_Try it_
The line containing "i_valid && !o_stall;" marks the end: write out exactly every line from the first line of the data below through that line, and only those.

======== Supplied information ========

===== src/rtl/bslp_ram.sv =====
// Generic single-write, single-read RAM with a registered read port.
// Used for the event queue storage; depends on nothing.
module bslp_ram #(
    parameter int WIDTH = 3,
    parameter int DEPTH = 8
) (
    input  logic                     i_clk,
    input  logic                     i_we,
    input  logic [$clog2(DEPTH)-1:0] i_waddr,
    input  logic [WIDTH-1:0]         i_wdata,
    input  logic                     i_re,
    input  logic [$clog2(DEPTH)-1:0] i_raddr,
    output logic [WIDTH-1:0]         o_rdata
);

    logic [WIDTH-1:0] r_mem [DEPTH];
    logic [WIDTH-1:0] r_rdata;

    always_ff @(posedge i_clk) begin
        if (i_we) begin
            r_mem[i_waddr] <= i_wdata;
        end
        if (i_re) begin
            r_rdata <= r_mem[i_raddr];
        end
    end

    assign o_rdata = r_rdata;

endmodule


===== src/rtl/bslp_front.sv =====
// Front end: a two-entry command queue that takes input transfers and decodes them.
// Depends on bslp_pkg for the item and command structs.
module bslp_front
    import bslp_pkg::*;
(
    input  logic     i_clk,
    input  logic     i_rst_n,
    input  logic     i_valid,
    input  t_in_item i_item,
    output logic     o_stall,
    output logic     o_cmd_valid,
    output t_cmd     o_cmd,
    input  logic     i_take
);

    logic [1:0] r_cnt, n_cnt;
    logic       r_head, n_head;
    t_cmd       r_slot [2];
    logic       push;
    logic       tail;
    t_cmd       decoded;

    assign o_stall     = (r_cnt == 2'd2);
    assign push        = i_valid && !o_stall;
    assign tail        = r_head ^ r_cnt[0];
    assign o_cmd_valid = (r_cnt != 2'd0);
    assign o_cmd       = r_slot[r_head];

    always_comb begin
        decoded.is_pop = i_item.mode;
        decoded.levels = {i_item.down_level, i_item.ok_level, i_item.up_level};
    end

    always_comb begin
        n_cnt  = r_cnt;
        n_head = r_head;
        if (i_take) begin
            n_head = ~r_head;
        end
        if (push && !i_take) begin
            n_cnt = r_cnt + 2'd1;
        end else if (!push && i_take) begin
            n_cnt = r_cnt - 2'd1;
        end
    end

    always_ff @(posedge i_clk) begin
        if (!i_rst_n) begin
            r_cnt  <= 2'd0;
            r_head <= 1'b0;
        end else begin
            r_cnt  <= n_cnt;
            r_head <= n_head;
        end
    end

    always_ff @(posedge i_clk) begin
        if (push) begin
            r_slot[tail] <= decoded;
        end
    end

endmodule


===== src/rtl/bslp_btn.sv =====
// One button lane: edge detection, debounce, long-press timer and release confirmation.
// Depends on bslp_pkg for the configuration and event structs.
module bslp_btn
    import bslp_pkg::*;
#(
    parameter int COUNTER_WIDTH = 16
) (
    input  logic    i_clk,
    input  logic    i_rst_n,
    input  logic    i_en,
    input  logic    i_level,
    input  t_cfg    i_cfg,
    output t_btn_ev o_ev
);

    localparam int CMPW = (COUNTER_WIDTH > DEBOUNCE_W) ? COUNTER_WIDTH : DEBOUNCE_W;
    localparam logic [COUNTER_WIDTH-1:0] CNT_MAX = '1;
    localparam logic [CONFIRM_W-1:0]     RUN_MAX = '1;

    logic                     r_prev, n_prev;
    logic                     r_pressed, n_pressed;
    logic                     r_long_fired, n_long_fired;
    logic [COUNTER_WIDTH-1:0] r_cnt, n_cnt;
    logic [CONFIRM_W-1:0]     r_run, n_run;
    logic [COUNTER_WIDTH-1:0] cnt_inc;
    logic [CONFIRM_W-1:0]     run_inc;

    assign cnt_inc = (r_cnt == CNT_MAX) ? r_cnt : r_cnt + 1'b1;

    always_comb begin
        n_prev       = r_prev;
        n_pressed    = r_pressed;
        n_long_fired = r_long_fired;
        n_cnt        = r_cnt;
        n_run        = r_run;
        run_inc      = r_run;
        o_ev         = '0;
        if (i_en) begin
            n_prev = i_level;
            n_cnt  = cnt_inc;
            if (r_prev && !i_level && !r_pressed &&
                CMPW'(cnt_inc) >= CMPW'(i_cfg.debounce_ticks)) begin
                n_pressed    = 1'b1;
                n_long_fired = 1'b0;
                n_cnt        = '0;
                n_run        = '0;
            end
            if (n_pressed) begin
                if (!n_long_fired && CMPW'(n_cnt) >= CMPW'(i_cfg.long_press_ticks)) begin
                    n_long_fired = 1'b1;
                    o_ev.long_ev = 1'b1;
                end
                if (i_level) begin
                    run_inc = (n_run == RUN_MAX) ? n_run : n_run + 1'b1;
                    if (run_inc >= i_cfg.release_confirm_ticks) begin
                        o_ev.short_ev = !n_long_fired;
                        n_pressed     = 1'b0;
                        n_run         = '0;
                    end else begin
                        n_run = run_inc;
                    end
                end else begin
                    n_run = '0;
                end
            end
        end
    end

    always_ff @(posedge i_clk) begin
        if (!i_rst_n) begin
            r_prev       <= 1'b1;
            r_pressed    <= 1'b0;
            r_long_fired <= 1'b0;
            r_cnt        <= '0;
            r_run        <= '0;
        end else begin
            r_prev       <= n_prev;
            r_pressed    <= n_pressed;
            r_long_fired <= n_long_fired;
            r_cnt        <= n_cnt;
            r_run        <= n_run;
        end
    end

endmodule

========

_Exercise answer_
===== src/rtl/bslp_ram.sv =====
// Generic single-write, single-read RAM with a registered read port.
// Used for the event queue storage; depends on nothing.
module bslp_ram #(
    parameter int WIDTH = 3,
    parameter int DEPTH = 8
) (
    input  logic                     i_clk,
    input  logic                     i_we,
    input  logic [$clog2(DEPTH)-1:0] i_waddr,
    input  logic [WIDTH-1:0]         i_wdata,
    input  logic                     i_re,
    input  logic [$clog2(DEPTH)-1:0] i_raddr,
    output logic [WIDTH-1:0]         o_rdata
);

    logic [WIDTH-1:0] r_mem [DEPTH];
    logic [WIDTH-1:0] r_rdata;

    always_ff @(posedge i_clk) begin
        if (i_we) begin
            r_mem[i_waddr] <= i_wdata;
        end
        if (i_re) begin
            r_rdata <= r_mem[i_raddr];
        end
    end

    assign o_rdata = r_rdata;

endmodule


===== src/rtl/bslp_front.sv =====
// Front end: a two-entry command queue that takes input transfers and decodes them.
// Depends on bslp_pkg for the item and command structs.
module bslp_front
    import bslp_pkg::*;
(
    input  logic     i_clk,
    input  logic     i_rst_n,
    input  logic     i_valid,
    input  t_in_item i_item,
    output logic     o_stall,
    output logic     o_cmd_valid,
    output t_cmd     o_cmd,
    input  logic     i_take
);

    logic [1:0] r_cnt, n_cnt;
    logic       r_head, n_head;
    t_cmd       r_slot [2];
    logic       push;
    logic       tail;
    t_cmd       decoded;

    assign o_stall     = (r_cnt == 2'd2);
    assign push        = i_valid && !o_stall;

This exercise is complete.